Photogrammetry and LiDAR are compared together in a software called ArcGIS to create contours around depressions where graves may have been dug. Both methods are great for identifying areas of interest but cannot detect underground graves as GPR can.
Benefits of lidar
LiDAR can cover areas of interest much faster and efficiently even in rough environments with many trees, rocks, and even underwater.
Limitations of lidar
LiDAR does not show the areas deep underground and may lack detail in the image depending on the type of light beam used. Technology must be done in weather that is non-foggy to create clear images.
Risks of Geophysical Survey Methods
The risks for geophysical survey methods are low. Searches can be done without disturbance to the ground or graves, beyond minimal removal of brush deemed necessary by an archaeologist. Risks may include re-traumatization or triggers for community members.
Ground-penetrating radar (GPR) is a non-invasive tool used to detect differences beneath the ground surface by sending radio-wave pulses into the earth. Most of this energy fades away, but some reflects back when it hits materials with different properties (density, moisture, or composition). These reflected signals show the variations underground - referred to as anomalies. Ultimately, GPR helps identify where something is different, but not what it is. Further analysis of its size, shape, extent, and patterning with other features is needed to confirm the likely nature of an anomaly.
What are "anomalies"?
Anomalies are simply differences in the underground environment compared to the surrounding soil. GPR does not reveal what the object is - only that something is different. This neutral, objective term allows us to:
- Avoid assumptions (e.g., prematurely calling something a grave)

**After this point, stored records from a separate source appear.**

From an optimization exercise on the open Yosys and OpenROAD flow, aimed at small area and a short achievable clock period; shortcuts taken in it are not production practice. Only simulation tests tie the RTL to the original design; equivalence was not proved. No activity file was given, so power comes from the tool's default toggle rates.

// fft_peak_detector
module fft_peak_detector (
  input  logic                clk,
  input  logic                rstn,
  input  logic                valid_in,
  input  logic [16*13-1:0]    din_re,
  input  logic [16*13-1:0]    din_im,
  output logic                peak_valid_o,
  output logic [8:0]          peak_idx_o,
  output logic [13:0]         peak_mag_o,
  output logic [15:0]         frame_cnt_o
);
  function automatic logic gt14(input logic [13:0] a, input logic [13:0] b);
    logic g;
    g = 1'b0;
    for (int i = 0; i < 14; i++) g = (a[i] & ~b[i]) | (a[i] & g) | (~b[i] & g);
    gt14 = g;
  endfunction
  logic        x_valid;
  logic [3:0]  x_s [16][4];
  logic [15:0] x_si;
  function automatic logic [3:0] add3(input logic [2:0] a, input logic [2:0] b, input logic ci);
    logic [3:0] c;
    logic [2:0] s;
    c[0] = ci;
    for (int i = 0; i < 3; i++) begin
      s[i]   = a[i] ^ b[i] ^ c[i];
      c[i+1] = (a[i] & b[i]) | (a[i] & c[i]) | (b[i] & c[i]);
    end
  ...
Size in the first run: roughly 2,100 cells after synthesis, roughly 24,000 µm² of cells after synthesis.
==> module fft_peak_detector, before the edit <==
module fft_peak_detector (
  input  logic                clk,
  input  logic                rstn,
  input  logic                valid_in,
  input  logic [16*13-1:0]    din_re,
  input  logic [16*13-1:0]    din_im,
  output logic                peak_valid_o,
  output logic [8:0]          peak_idx_o,
  output logic [13:0]         peak_mag_o,
  output logic [15:0]         frame_cnt_o
);
  function automatic logic gt14(input logic [13:0] a, input logic [13:0] b);
    logic g;
    g = 1'b0;
    for (int i = 0; i < 14; i++) g = (a[i] & ~b[i]) | (a[i] & g) | (~b[i] & g);
    gt14 = g;
  endfunction
  logic        x_valid;
  logic [3:0]  x_s [16][4];
  logic [15:0] x_si;
  function automatic logic [3:0] add3(input logic [2:0] a, input logic [2:0] b, input logic ci);
    logic [3:0] c;
    logic [2:0] s;
    c[0] = ci;
    for (int i = 0; i < 3; i++) begin
      s[i]   = a[i] ^ b[i] ^ c[i];
      c[i+1] = (a[i] & b[i]) | (a[i] & c[i]) | (b[i] & c[i]);
    end
    add3 = {c[3], s};
  endfunction
  function automatic logic [2:0] add2(input logic [1:0] a, input logic [1:0] b, input logic ci);
    logic [2:0] c;
    logic [1:0] s;
    c[0] = ci;
    for (int i = 0; i < 2; i++) begin
      s[i]   = a[i] ^ b[i] ^ c[i];
      c[i+1] = (a[i] & b[i]) | (a[i] & c[i]) | (b[i] & c[i]);
    end
    add2 = {c[2], s};
  endfunction
  always_ff @(posedge clk) begin
    for (int l = 0; l < 16; l++) begin
      logic [12:0] re, im;
      logic [11:0] a, b;
      re = din_re[13*l +: 13];
      im = din_im[13*l +: 13];
      a = re[11:0] ^ {12{re[12]}};
      b = im[11:0] ^ {12{im[12]}};
      x_s[l][0] <= {add2(a[2:1], b[2:1], re[0] ? b[0] : re[12]), re[0] ^ b[0]};
      for (int k = 1; k < 4; k++) x_s[l][k] <= add3(a[3*k +: 3], b[3*k +: 3], 1'b0);
      x_si[l] <= im[12];
    end
  end
  function automatic logic [13:0] finish(input logic [3:0] s0, input logic [3:0] s1,
                                         input logic [3:0] s2, input logic [3:0] s3,
                                         input logic si);
    logic [13:0] v;
    logic [13:0] w;
    logic [14:0] c;
    logic [13:0] m;
    v = {1'b0, s3[3], s3[2:0], s2[2:0], s1[2:0], s0[2:0]};
    w = {1'b0, 3'd0, s2[3], 2'd0, s1[3], 2'd0, s0[3], 3'd0};
    c[0] = si;
    for (int i = 0; i < 14; i++) begin
      m[i]   = v[i] ^ w[i] ^ c[i];
      c[i+1] = (v[i] & w[i]) | (v[i] & c[i]) | (w[i] & c[i]);
    end
    finish = m;
  endfunction
  logic [13:0] m1 [16];
  logic [13:0] m2 [8];
  logic [0:0]  i2 [8];
  logic [13:0] m3 [4];
  logic [1:0]  i3 [4];
  always_comb begin
    for (int l = 0; l < 16; l++) m1[l] = finish(x_s[l][0], x_s[l][1], x_s[l][2], x_s[l][3], x_si[l]);
    for (int l = 0; l < 8; l++) begin
      i2[l] = gt14(m1[2*l+1], m1[2*l]);
      m2[l] = i2[l] ? m1[2*l+1] : m1[2*l];
    end
    for (int l = 0; l < 4; l++) begin
      if (gt14(m2[2*l+1], m2[2*l])) begin
        m3[l] = m2[2*l+1]; i3[l] = {1'b1, i2[2*l+1]};
      end else begin
        m3[l] = m2[2*l];   i3[l] = {1'b0, i2[2*l]};
      end
    end
  end
  logic        y_valid;
  logic [13:0] y_magx [4];
  logic [1:0]  y_lane [4];
  logic [13:0] y_mag [4];
  always_ff @(posedge clk) begin
    for (int q = 0; q < 4; q++) begin
      y_magx[q] <= (q % 2 == 1) ? ~m3[q] : m3[q];
      y_lane[q] <= i3[q];
    end
  end
  always_comb begin
    for (int q = 0; q < 4; q++) y_mag[q] = (q % 2 == 1) ? ~y_magx[q] : y_magx[q];
  end
  logic [4:0]  beat;         
  logic        done;
  logic [13:0] run_mag;
  logic [8:0]  run_idx;
  logic        peak_valid;
  logic [8:0]  peak_idx;
  logic [13:0] peak_mag;
  logic [15:0] frame_cnt;
  always_ff @(posedge clk or negedge rstn) begin
    if (!rstn) begin
      x_valid <= 1'b0;
      y_valid <= 1'b0;
      beat    <= '0;
      done    <= 1'b0;
    end else begin
      x_valid <= valid_in;
      y_valid <= x_valid;
      if (y_valid) beat <= beat + 5'd1;
      done <= y_valid && (beat == 5'd31);
    end
  end
  logic [13:0] m4 [2];
  logic [2:0]  i4 [2];
  logic [13:0] best_mag;
  logic [3:0]  best_lane;
  always_comb begin
    for (int h = 0; h < 2; h++) begin
      if (gt14(y_mag[2*h+1], y_mag[2*h])) begin
        m4[h] = y_mag[2*h+1]; i4[h] = {1'b1, y_lane[2*h+1]};
      end else begin
        m4[h] = y_mag[2*h];   i4[h] = {1'b0, y_lane[2*h]};
      end
    end
    if (gt14(m4[1], m4[0])) begin
      best_mag = m4[1]; best_lane = {1'b1, i4[1]};
    end else begin
      best_mag = m4[0]; best_lane = {1'b0, i4[0]};
    end
  end
  always_ff @(posedge clk) begin
    if (y_valid && (beat == 5'd0 || gt14(best_mag, run_mag))) begin
      run_mag <= best_mag;
      run_idx <= {beat, best_lane};
    end
  end
  always_ff @(posedge clk or negedge rstn) begin
    if (!rstn) begin
      peak_valid <= 1'b0;
      peak_idx   <= '0;
      peak_mag   <= '0;
      frame_cnt  <= '0;
    end else begin
      peak_valid <= done;
      if (done) begin
        peak_idx  <= run_idx;
        peak_mag  <= run_mag;
        frame_cnt <= frame_cnt + 16'd1;
      end
    end
  end
  assign peak_valid_o = peak_valid;
  assign peak_idx_o   = peak_idx;
  assign peak_mag_o   = peak_mag;
  assign frame_cnt_o  = frame_cnt;
endmodule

- Remain scientifically accurate
- Communicate respectfully with communities
why not call them graves?
Not all anomalies are unmarked burials. They may be:
- Natural features (tree roots, animal tunnels, rocks, varied soil layers)
- Man-made disturbances (pipes, old construction)

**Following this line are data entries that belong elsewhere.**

Background: an optimization exercise with open tools, aiming at a short achievable clock period and few clock cycles. Do not read the settings as production practice. No functional check of the RTL was part of any run shown here.

==> design.v <==
package cpu_pkg;
    typedef logic signed [16-1:0] word_t;
    typedef logic [12-1:0] pc_t;
    typedef logic [16-1:0] instr_t;
    typedef logic [4-1:0] reg_addr_t;
    typedef logic [12-1:0] data_addr_t;
endpackage
`timescale 1ns/10ps
module cpu_top (
    input  logic                clk,
    input  logic                rst_n,
    output logic                fetch_req,
    output cpu_pkg::pc_t        fetch_addr,
    input  logic                fetch_valid,
    input  cpu_pkg::instr_t     fetch_instr,
    output logic                mem_rd_req,
    output logic                mem_wr_req,
    output cpu_pkg::data_addr_t mem_addr,
    output cpu_pkg::word_t      mem_wdata,
    input  logic                mem_rvalid,
    input  cpu_pkg::word_t      mem_rdata,
    input  logic                mem_wack,
    output logic                retire,
    output logic                halted
);
    localparam int QN = 4;               
    localparam int QW = $clog2(QN);
    logic        freq_q;                 
    logic [11:0] fpc_q;                  
    logic        fpend_q;                
    logic        fbr_q;                  
    logic        fdone_q;                
    logic [15:0] q_mem [QN];
    logic [QW-1:0] q_head_q;
    logic [QW-1:0] q_tail_q;
    logic [QW:0]   q_cnt_q;
    logic        d_v_q;                  
    logic [15:0] ir_q;
    logic        e1_v_q;                 
    logic        e1_mul_q;
    logic [1:0]  e1_fn_q;
    logic [3:0]  e1_rd_q;
    logic [15:0] a_q;
    logic [15:0] b_q;
    logic        e2_v_q;                 
    logic [3:0]  e2_rd_q;
    logic [15:0] m0_q;
    logic [15:0] m1_q;
    logic [15:0] m2_q;
    logic        m_st_q;                 
    logic        m_ld_q;
    logic [3:0]  m_rd_q;
    logic        rdreq_q;
    logic        wrreq_q;
    logic [11:0] maddr_q;
    logic [15:0] mwdata_q;
    logic        dbusy_q;                
    logic        lo_v_q;                 
    logic [3:0]  lo_rd_q;
    logic        retire_q;
    logic        halted_q;
    logic [15:0] regs [16];
    assign fetch_req  = freq_q;
    assign fetch_addr = fpc_q;
    assign mem_rd_req = rdreq_q;
    assign mem_wr_req = wrreq_q;
    assign mem_addr   = maddr_q;
    assign mem_wdata  = mwdata_q;
    assign retire     = retire_q;
    assign halted     = halted_q;
    logic [3:0]  d_rs, d_rt, d_rd;
    logic        d_beq, d_mem, d_ld, d_st, d_alu;
    logic        rd_rs, rd_rt;
    logic [15:0] rs_val, rt_val;
    logic [11:0] d_imm;
    assign d_rs  = ir_q[12:9];
    assign d_rt  = ir_q[8:5];
    assign d_rd  = ir_q[4:1];
    assign d_beq = ir_q[15] & ir_q[13];
    assign d_mem = !ir_q[15] & ir_q[14];
    assign d_ld  = d_mem & ir_q[13];
    assign d_st  = d_mem & !ir_q[13];
    assign d_alu = !ir_q[15] & !ir_q[14];
    assign rd_rs = d_alu | d_mem | d_beq;
    assign rd_rt = d_alu | d_st | d_beq;
    assign d_imm = {{7{ir_q[4]}}, ir_q[4:0]};
    assign rs_val = regs[d_rs];
    assign rt_val = regs[d_rt];
    logic hz_e1, hz_e2, hz_ld, hz_mst, hz_lo, stall, d_issue;
    assign hz_e1  = e1_v_q && ((rd_rs && e1_rd_q == d_rs) || (rd_rt && e1_rd_q == d_rt)
                              || (e1_mul_q && d_alu));
    assign hz_e2  = e2_v_q && ((rd_rs && e2_rd_q == d_rs) || (rd_rt && e2_rd_q == d_rt));
    assign hz_mst = m_st_q && (d_mem || (m_ld_q && ((rd_rs && m_rd_q == d_rs)
                              || (rd_rt && m_rd_q == d_rt) || (d_alu && m_rd_q == d_rd))));
    assign hz_lo  = lo_v_q && ((rd_rs && lo_rd_q == d_rs) || (rd_rt && lo_rd_q == d_rt)
                              || (d_alu && lo_rd_q == d_rd));
    assign stall   = hz_e1 || hz_e2 || hz_mst || hz_lo;
    assign d_issue = d_v_q && !stall;
    logic [11:0] fpc_inc, br_tgt, br_next;
    logic        br_taken, br_res;
    assign fpc_inc  = fpc_q + 12'd1;
    assign br_tgt   = fpc_inc + d_imm;
    assign br_taken = (rs_val == rt_val);
    assign br_next  = br_taken ? br_tgt : fpc_inc;
    assign br_res   = d_issue && d_beq;
    logic        f_seq, f_jmp, f_beq;
    logic [11:0] f_next;
    logic        f_over;
    logic        room_arr, room_pend;
    assign f_beq  = fetch_instr[15] & fetch_instr[13];
    assign f_jmp  = fetch_instr[15] & !fetch_instr[13];
    assign f_next = fetch_instr[15] ? fetch_instr[12:1] : fpc_inc;
    assign f_over = fetch_instr[15] ? fetch_instr[12] : fpc_inc[11];
    assign room_arr  = (q_cnt_q <= (QW+1)'(QN - 2));
    assign room_pend = (q_cnt_q <= (QW+1)'(QN - 1));
    always_ff @(posedge clk or negedge rst_n) begin
        if (!rst_n) begin
            freq_q  <= 1'b1;
            fpc_q   <= '0;
            fpend_q <= 1'b0;
            fbr_q   <= 1'b0;
            fdone_q <= 1'b0;
        end else begin
            freq_q <= 1'b0;
            if (fetch_valid) begin
                if (f_beq) begin
                    fbr_q <= 1'b1;
                end else begin
                    fpc_q <= f_next;
                    if (f_over) begin
                        fdone_q <= 1'b1;
                    end else if (room_arr) begin
                        freq_q <= 1'b1;
                    end else begin
                        fpend_q <= 1'b1;
                    end
                end
            end else if (fpend_q && room_pend) begin
                freq_q  <= 1'b1;
                fpend_q <= 1'b0;
            end else if (fbr_q && br_res) begin
                fbr_q <= 1'b0;
                fpc_q <= br_next;
                if (br_next[11]) begin
                    fdone_q <= 1'b1;
                end else begin
                    freq_q <= 1'b1;
                end
            end
        end
    end
    logic q_empty, d_take, q_push, q_pop;
    assign q_empty = (q_cnt_q == '0);
    assign d_take  = !d_v_q || d_issue;
    assign q_pop   = d_take && !q_empty;
    assign q_push  = fetch_valid && !(d_take && q_empty);
    always_ff @(posedge clk or negedge rst_n) begin
        if (!rst_n) begin
            q_head_q <= '0;
            q_tail_q <= '0;
            q_cnt_q  <= '0;
            d_v_q    <= 1'b0;
        end else begin
            if (q_push) q_tail_q <= q_tail_q + 1'b1;
            if (q_pop)  q_head_q <= q_head_q + 1'b1;
            q_cnt_q <= q_cnt_q + (QW+1)'(q_push) - (QW+1)'(q_pop);
            if (d_take) d_v_q <= !q_empty || fetch_valid;
        end
    end
    always_ff @(posedge clk) begin
        if (q_push) q_mem[q_tail_q] <= fetch_instr;
        if (d_take) ir_q <= q_empty ? fetch_instr : q_mem[q_head_q];
    end
    logic [15:0] alu_res, mul_res, diff;
    logic        slt;
    assign diff = a_q - b_q;
    assign slt  = (a_q[15] ^ b_q[15]) ? a_q[15] : diff[15];
    always_comb begin
        case (e1_fn_q)
            2'b00:   alu_res = diff;
            2'b01:   alu_res = a_q + b_q;
            default: alu_res = {15'd0, slt};
        endcase
    end
    function automatic [15:0] fa_s(input [15:0] x, input [15:0] y, input [15:0] z);
        fa_s = x ^ y ^ z;
    endfunction
    function automatic [15:0] fa_c(input [15:0] x, input [15:0] y, input [15:0] z);
        fa_c = {((x[14:0] & y[14:0]) | (x[14:0] & z[14:0]) | (y[14:0] & z[14:0])), 1'b0};
    endfunction
    logic [15:0] pp [16];
    logic [15:0] l1 [11];
    logic [15:0] l2 [8];
    logic [15:0] l3 [6];
    logic [15:0] l4 [4];
    logic [15:0] l5 [3];
    always_comb begin
        for (int k = 0; k < 16; k++) pp[k] = b_q[k] ? (a_q << k) : 16'd0;
        for (int k = 0; k < 5; k++) begin
            l1[2*k]   = fa_s(pp[3*k], pp[3*k+1], pp[3*k+2]);
            l1[2*k+1] = fa_c(pp[3*k], pp[3*k+1], pp[3*k+2]);
        end
        l1[10] = pp[15];
        for (int k = 0; k < 3; k++) begin
            l2[2*k]   = fa_s(l1[3*k], l1[3*k+1], l1[3*k+2]);
            l2[2*k+1] = fa_c(l1[3*k], l1[3*k+1], l1[3*k+2]);
        end
        l2[6] = l1[9];
        l2[7] = l1[10];
        for (int k = 0; k < 2; k++) begin
            l3[2*k]   = fa_s(l2[3*k], l2[3*k+1], l2[3*k+2]);
            l3[2*k+1] = fa_c(l2[3*k], l2[3*k+1], l2[3*k+2]);
        end
        l3[4] = l2[6];
        l3[5] = l2[7];
        for (int k = 0; k < 2; k++) begin
            l4[2*k]   = fa_s(l3[3*k], l3[3*k+1], l3[3*k+2]);
            l4[2*k+1] = fa_c(l3[3*k], l3[3*k+1], l3[3*k+2]);
        end
        l5[0] = fa_s(l4[0], l4[1], l4[2]);
        l5[1] = fa_c(l4[0], l4[1], l4[2]);
        l5[2] = l4[3];
    end
    assign mul_res = fa_s(m0_q, m1_q, m2_q) + fa_c(m0_q, m1_q, m2_q);
    always_ff @(posedge clk or negedge rst_n) begin
        if (!rst_n) begin
            e1_v_q <= 1'b0;
            e2_v_q <= 1'b0;
        end else begin
            e1_v_q <= d_issue && d_alu;
            e2_v_q <= e1_v_q && e1_mul_q;
        end
    end
    always_ff @(posedge clk) begin
        if (d_issue && d_alu) begin
            a_q      <= rs_val;
            b_q      <= rt_val;
            e1_fn_q  <= {ir_q[13], ir_q[0]};
            e1_mul_q <= (ir_q[13] && !ir_q[0]);
            e1_rd_q  <= d_rd;
        end
        e2_rd_q <= e1_rd_q;
        m0_q    <= l5[0];
        m1_q    <= l5[1];
        m2_q    <= l5[2];
    end
    logic        ans, port_free, launch, l_ld;
    logic [3:0]  l_rd;
    logic [11:0] d_addr;
    assign d_addr    = rs_val[11:0] + d_imm;
    assign ans       = mem_rvalid || mem_wack;
    assign port_free = !dbusy_q || ans;
    assign launch    = (m_st_q || (d_issue && d_mem)) && port_free;
    assign l_ld      = m_st_q ? m_ld_q : d_ld;
    assign l_rd      = m_st_q ? m_rd_q : d_rt;
    always_ff @(posedge clk or negedge rst_n) begin
        if (!rst_n) begin
            m_st_q  <= 1'b0;
            rdreq_q <= 1'b0;
            wrreq_q <= 1'b0;
            dbusy_q <= 1'b0;
            lo_v_q  <= 1'b0;
        end else begin
            m_st_q  <= (m_st_q || (d_issue && d_mem)) && !port_free;
            rdreq_q <= launch && l_ld;
            wrreq_q <= launch && !l_ld;
            dbusy_q <= launch || (dbusy_q && !ans);
            lo_v_q  <= (launch && l_ld) || (lo_v_q && !mem_rvalid);
        end
    end
    always_ff @(posedge clk) begin
        if (d_issue && d_mem) begin
            maddr_q  <= d_addr;
            mwdata_q <= rt_val;
            m_ld_q   <= d_ld;
            m_rd_q   <= d_rt;
        end
        if (launch && l_ld) lo_rd_q <= l_rd;
    end
    logic        e_we;
    logic [3:0]  e_wrd;
    logic [15:0] e_res;
    assign e_we  = e2_v_q || (e1_v_q && !e1_mul_q);
    assign e_wrd = e2_v_q ? e2_rd_q : e1_rd_q;
    assign e_res = e2_v_q ? mul_res : alu_res;
    always_ff @(posedge clk or negedge rst_n) begin
        if (!rst_n) begin
            for (int i = 0; i < 16; i++) regs[i] <= '0;
        end else begin
            for (int i = 0; i < 16; i++) begin
                if (mem_rvalid && lo_rd_q == 4'(i)) begin
                    regs[i] <= mem_rdata;
                end else if (e_we && e_wrd == 4'(i)) begin
                    regs[i] <= e_res;
                end
            end
        end
    end
    always_ff @(posedge clk or negedge rst_n) begin
        if (!rst_n) begin
            retire_q <= 1'b0;
            halted_q <= 1'b0;
        end else begin
            retire_q <= d_issue;
            halted_q <= halted_q || (fdone_q && q_empty && !d_v_q && !e1_v_q && !e2_v_q
                                     && !m_st_q && !(dbusy_q && !ans));
        end
    end
endmodule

- Or potential burial sites that require further investigation
Expert interpretation is critical. Analysts look for patterns that suggest human activity - especially unmarked graves. These include:
burial-like anomalies:
- Rectangular or oval shapes, 1–2 meters long
- Well-defined edges, more than twice as long as wide
- Consistent size and alignment across multiple anomalies
- Disturbances of natural soil layering with different moisture and compaction
contrasting natual features
Irregular or organic shapes, Random distribution, Gradual changes in soil density or water content, poorly defined edges.